YOUR OBJECTIVE => From the first line of the data below, repeat each line exactly until you reach the line with "met5 | - | 0 | 0"; include that line too.

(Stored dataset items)
▬▬▬

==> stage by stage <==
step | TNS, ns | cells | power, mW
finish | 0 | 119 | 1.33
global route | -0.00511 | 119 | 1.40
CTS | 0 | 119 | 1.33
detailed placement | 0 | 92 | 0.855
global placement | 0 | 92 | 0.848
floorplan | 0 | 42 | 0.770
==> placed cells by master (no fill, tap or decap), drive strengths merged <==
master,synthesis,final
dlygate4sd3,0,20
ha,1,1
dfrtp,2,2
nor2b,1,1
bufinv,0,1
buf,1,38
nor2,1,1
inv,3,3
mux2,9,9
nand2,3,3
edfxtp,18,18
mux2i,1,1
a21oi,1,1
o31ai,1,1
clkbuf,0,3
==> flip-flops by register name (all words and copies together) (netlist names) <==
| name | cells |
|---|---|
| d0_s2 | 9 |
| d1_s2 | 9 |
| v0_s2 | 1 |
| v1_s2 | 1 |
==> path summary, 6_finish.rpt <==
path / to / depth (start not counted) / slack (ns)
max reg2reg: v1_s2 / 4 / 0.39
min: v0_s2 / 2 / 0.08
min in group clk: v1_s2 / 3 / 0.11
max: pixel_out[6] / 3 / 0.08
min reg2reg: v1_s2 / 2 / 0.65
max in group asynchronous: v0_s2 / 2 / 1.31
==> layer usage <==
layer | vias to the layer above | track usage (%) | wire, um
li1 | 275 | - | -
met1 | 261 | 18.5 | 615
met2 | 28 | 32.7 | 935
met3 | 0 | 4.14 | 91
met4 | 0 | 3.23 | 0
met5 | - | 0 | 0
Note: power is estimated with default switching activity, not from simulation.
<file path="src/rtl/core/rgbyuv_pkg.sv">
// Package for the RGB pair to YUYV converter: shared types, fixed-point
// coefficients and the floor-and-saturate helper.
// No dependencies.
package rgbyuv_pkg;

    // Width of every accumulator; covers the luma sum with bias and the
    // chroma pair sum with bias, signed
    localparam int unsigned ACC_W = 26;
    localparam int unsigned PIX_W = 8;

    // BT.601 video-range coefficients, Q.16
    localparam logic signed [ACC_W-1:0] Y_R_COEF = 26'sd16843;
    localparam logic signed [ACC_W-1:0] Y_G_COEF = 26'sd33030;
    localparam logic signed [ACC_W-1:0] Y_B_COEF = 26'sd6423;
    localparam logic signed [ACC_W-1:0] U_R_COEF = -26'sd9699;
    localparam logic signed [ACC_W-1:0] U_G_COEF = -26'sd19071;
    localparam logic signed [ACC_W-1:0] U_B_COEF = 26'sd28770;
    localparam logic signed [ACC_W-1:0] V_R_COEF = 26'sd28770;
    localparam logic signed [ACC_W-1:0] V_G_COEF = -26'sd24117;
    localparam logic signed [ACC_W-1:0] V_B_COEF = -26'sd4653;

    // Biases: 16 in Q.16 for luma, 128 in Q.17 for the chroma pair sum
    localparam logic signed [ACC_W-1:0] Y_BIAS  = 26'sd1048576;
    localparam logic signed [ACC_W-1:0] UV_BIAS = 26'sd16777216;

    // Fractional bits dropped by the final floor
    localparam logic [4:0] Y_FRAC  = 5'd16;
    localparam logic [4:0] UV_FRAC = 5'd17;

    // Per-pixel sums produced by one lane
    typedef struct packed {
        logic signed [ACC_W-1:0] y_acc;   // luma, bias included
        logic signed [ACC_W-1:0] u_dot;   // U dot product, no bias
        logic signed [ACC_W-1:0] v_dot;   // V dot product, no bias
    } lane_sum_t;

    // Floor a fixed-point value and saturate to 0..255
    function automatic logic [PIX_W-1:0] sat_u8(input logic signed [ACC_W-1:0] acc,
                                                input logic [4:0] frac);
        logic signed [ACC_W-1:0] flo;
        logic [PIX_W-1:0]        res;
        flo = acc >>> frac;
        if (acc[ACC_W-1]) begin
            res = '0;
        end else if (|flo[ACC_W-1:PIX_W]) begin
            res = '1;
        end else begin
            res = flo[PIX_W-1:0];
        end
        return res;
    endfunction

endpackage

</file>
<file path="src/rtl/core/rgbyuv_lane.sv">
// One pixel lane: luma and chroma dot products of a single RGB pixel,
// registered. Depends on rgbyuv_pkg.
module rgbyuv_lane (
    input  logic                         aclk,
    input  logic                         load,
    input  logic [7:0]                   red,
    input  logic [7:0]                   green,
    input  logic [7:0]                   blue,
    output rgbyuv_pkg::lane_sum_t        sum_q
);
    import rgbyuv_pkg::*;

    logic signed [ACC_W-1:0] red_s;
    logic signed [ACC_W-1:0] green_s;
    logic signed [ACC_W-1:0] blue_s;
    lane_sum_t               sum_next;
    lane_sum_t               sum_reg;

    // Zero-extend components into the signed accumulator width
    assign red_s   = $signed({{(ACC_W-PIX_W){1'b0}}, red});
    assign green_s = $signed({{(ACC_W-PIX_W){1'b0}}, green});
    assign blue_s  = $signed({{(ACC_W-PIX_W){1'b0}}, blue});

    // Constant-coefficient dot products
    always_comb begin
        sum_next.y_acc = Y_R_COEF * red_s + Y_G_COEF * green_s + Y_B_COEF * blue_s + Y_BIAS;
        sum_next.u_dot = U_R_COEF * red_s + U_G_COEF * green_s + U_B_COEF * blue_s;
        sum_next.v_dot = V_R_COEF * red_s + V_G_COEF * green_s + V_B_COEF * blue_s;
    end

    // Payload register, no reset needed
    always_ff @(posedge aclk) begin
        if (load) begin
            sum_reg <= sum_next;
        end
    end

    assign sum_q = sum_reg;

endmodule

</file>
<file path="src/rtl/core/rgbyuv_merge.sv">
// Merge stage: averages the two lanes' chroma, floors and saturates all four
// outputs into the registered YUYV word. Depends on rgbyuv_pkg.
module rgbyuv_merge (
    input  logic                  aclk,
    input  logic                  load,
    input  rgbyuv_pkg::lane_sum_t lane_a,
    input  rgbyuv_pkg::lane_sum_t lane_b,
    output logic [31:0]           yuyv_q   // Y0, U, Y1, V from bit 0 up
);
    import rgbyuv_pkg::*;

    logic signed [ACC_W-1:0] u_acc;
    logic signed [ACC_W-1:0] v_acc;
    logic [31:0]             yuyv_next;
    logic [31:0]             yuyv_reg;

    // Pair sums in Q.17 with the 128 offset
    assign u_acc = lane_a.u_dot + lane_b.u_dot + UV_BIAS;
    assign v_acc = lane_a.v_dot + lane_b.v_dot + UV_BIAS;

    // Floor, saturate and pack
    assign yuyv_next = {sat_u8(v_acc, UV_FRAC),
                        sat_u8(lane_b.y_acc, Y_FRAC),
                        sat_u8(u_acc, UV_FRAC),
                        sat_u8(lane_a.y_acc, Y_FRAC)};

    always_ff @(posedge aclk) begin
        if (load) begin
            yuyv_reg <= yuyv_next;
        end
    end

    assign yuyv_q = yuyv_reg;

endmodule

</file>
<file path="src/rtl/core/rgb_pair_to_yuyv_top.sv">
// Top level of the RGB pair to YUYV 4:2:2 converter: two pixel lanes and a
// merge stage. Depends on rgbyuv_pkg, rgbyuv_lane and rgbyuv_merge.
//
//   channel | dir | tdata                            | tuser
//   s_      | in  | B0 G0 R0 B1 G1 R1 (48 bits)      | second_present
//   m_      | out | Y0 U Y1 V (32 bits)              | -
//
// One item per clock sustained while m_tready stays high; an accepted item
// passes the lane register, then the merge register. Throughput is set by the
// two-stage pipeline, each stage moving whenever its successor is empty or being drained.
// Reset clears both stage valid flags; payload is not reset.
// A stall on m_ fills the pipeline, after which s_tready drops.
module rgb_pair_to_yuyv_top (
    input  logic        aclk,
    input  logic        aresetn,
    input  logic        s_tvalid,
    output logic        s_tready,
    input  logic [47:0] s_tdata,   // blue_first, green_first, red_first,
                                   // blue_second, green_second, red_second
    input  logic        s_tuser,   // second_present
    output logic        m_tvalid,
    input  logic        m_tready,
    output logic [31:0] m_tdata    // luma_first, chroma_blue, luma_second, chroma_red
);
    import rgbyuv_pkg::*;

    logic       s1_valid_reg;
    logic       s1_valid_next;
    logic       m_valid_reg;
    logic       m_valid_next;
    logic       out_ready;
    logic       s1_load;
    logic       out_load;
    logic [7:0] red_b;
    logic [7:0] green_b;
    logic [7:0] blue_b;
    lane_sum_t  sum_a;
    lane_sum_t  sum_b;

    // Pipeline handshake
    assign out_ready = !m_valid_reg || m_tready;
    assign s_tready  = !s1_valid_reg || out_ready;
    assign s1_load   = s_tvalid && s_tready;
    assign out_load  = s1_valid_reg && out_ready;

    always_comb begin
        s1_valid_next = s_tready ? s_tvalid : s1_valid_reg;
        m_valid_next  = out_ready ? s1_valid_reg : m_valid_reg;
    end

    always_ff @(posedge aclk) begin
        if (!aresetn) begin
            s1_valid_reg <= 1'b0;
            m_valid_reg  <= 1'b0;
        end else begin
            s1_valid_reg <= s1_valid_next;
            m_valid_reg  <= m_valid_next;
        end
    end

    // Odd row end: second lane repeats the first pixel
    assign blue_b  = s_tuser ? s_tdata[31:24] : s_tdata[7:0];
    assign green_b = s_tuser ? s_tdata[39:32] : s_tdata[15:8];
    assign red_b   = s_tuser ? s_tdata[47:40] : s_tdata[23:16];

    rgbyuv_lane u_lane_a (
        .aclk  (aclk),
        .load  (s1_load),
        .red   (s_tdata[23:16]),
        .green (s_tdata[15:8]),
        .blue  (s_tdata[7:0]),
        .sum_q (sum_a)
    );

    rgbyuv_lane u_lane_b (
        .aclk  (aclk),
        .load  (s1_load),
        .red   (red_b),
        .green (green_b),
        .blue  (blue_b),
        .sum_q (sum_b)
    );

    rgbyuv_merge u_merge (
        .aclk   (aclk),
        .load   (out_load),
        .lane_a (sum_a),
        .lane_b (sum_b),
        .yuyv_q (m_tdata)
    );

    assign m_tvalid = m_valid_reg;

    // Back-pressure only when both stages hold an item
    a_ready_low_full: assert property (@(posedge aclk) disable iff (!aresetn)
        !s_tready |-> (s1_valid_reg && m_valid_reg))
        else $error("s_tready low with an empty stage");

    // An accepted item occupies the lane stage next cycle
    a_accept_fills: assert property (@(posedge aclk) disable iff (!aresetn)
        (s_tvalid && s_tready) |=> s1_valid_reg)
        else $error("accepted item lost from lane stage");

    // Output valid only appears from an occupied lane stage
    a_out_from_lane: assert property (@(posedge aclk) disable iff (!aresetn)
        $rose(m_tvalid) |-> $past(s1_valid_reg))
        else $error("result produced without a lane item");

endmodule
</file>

▬▬▬

SOLUTION TO THIS EXERCISE =>
==> stage by stage <==
step | TNS, ns | cells | power, mW
finish | 0 | 119 | 1.33
global route | -0.00511 | 119 | 1.40
CTS | 0 | 119 | 1.33
detailed placement | 0 | 92 | 0.855
global placement | 0 | 92 | 0.848
floorplan | 0 | 42 | 0.770
==> placed cells by master (no fill, tap or decap), drive strengths merged <==
master,synthesis,final
dlygate4sd3,0,20
ha,1,1
dfrtp,2,2
nor2b,1,1
bufinv,0,1
buf,1,38
nor2,1,1
inv,3,3
mux2,9,9
nand2,3,3
edfxtp,18,18
mux2i,1,1
a21oi,1,1
o31ai,1,1
clkbuf,0,3
==> flip-flops by register name (all words and copies together) (netlist names) <==
| name | cells |
|---|---|
| d0_s2 | 9 |
| d1_s2 | 9 |
| v0_s2 | 1 |
| v1_s2 | 1 |
==> path summary, 6_finish.rpt <==
path / to / depth (start not counted) / slack (ns)
max reg2reg: v1_s2 / 4 / 0.39
min: v0_s2 / 2 / 0.08
min in group clk: v1_s2 / 3 / 0.11
max: pixel_out[6] / 3 / 0.08
min reg2reg: v1_s2 / 2 / 0.65
max in group asynchronous: v0_s2 / 2 / 1.31
==> layer usage <==
layer | vias to the layer above | track usage (%) | wire, um
li1 | 275 | - | -
met1 | 261 | 18.5 | 615
met2 | 28 | 32.7 | 935
met3 | 0 | 4.14 | 91
met4 | 0 | 3.23 | 0
met5 | - | 0 | 0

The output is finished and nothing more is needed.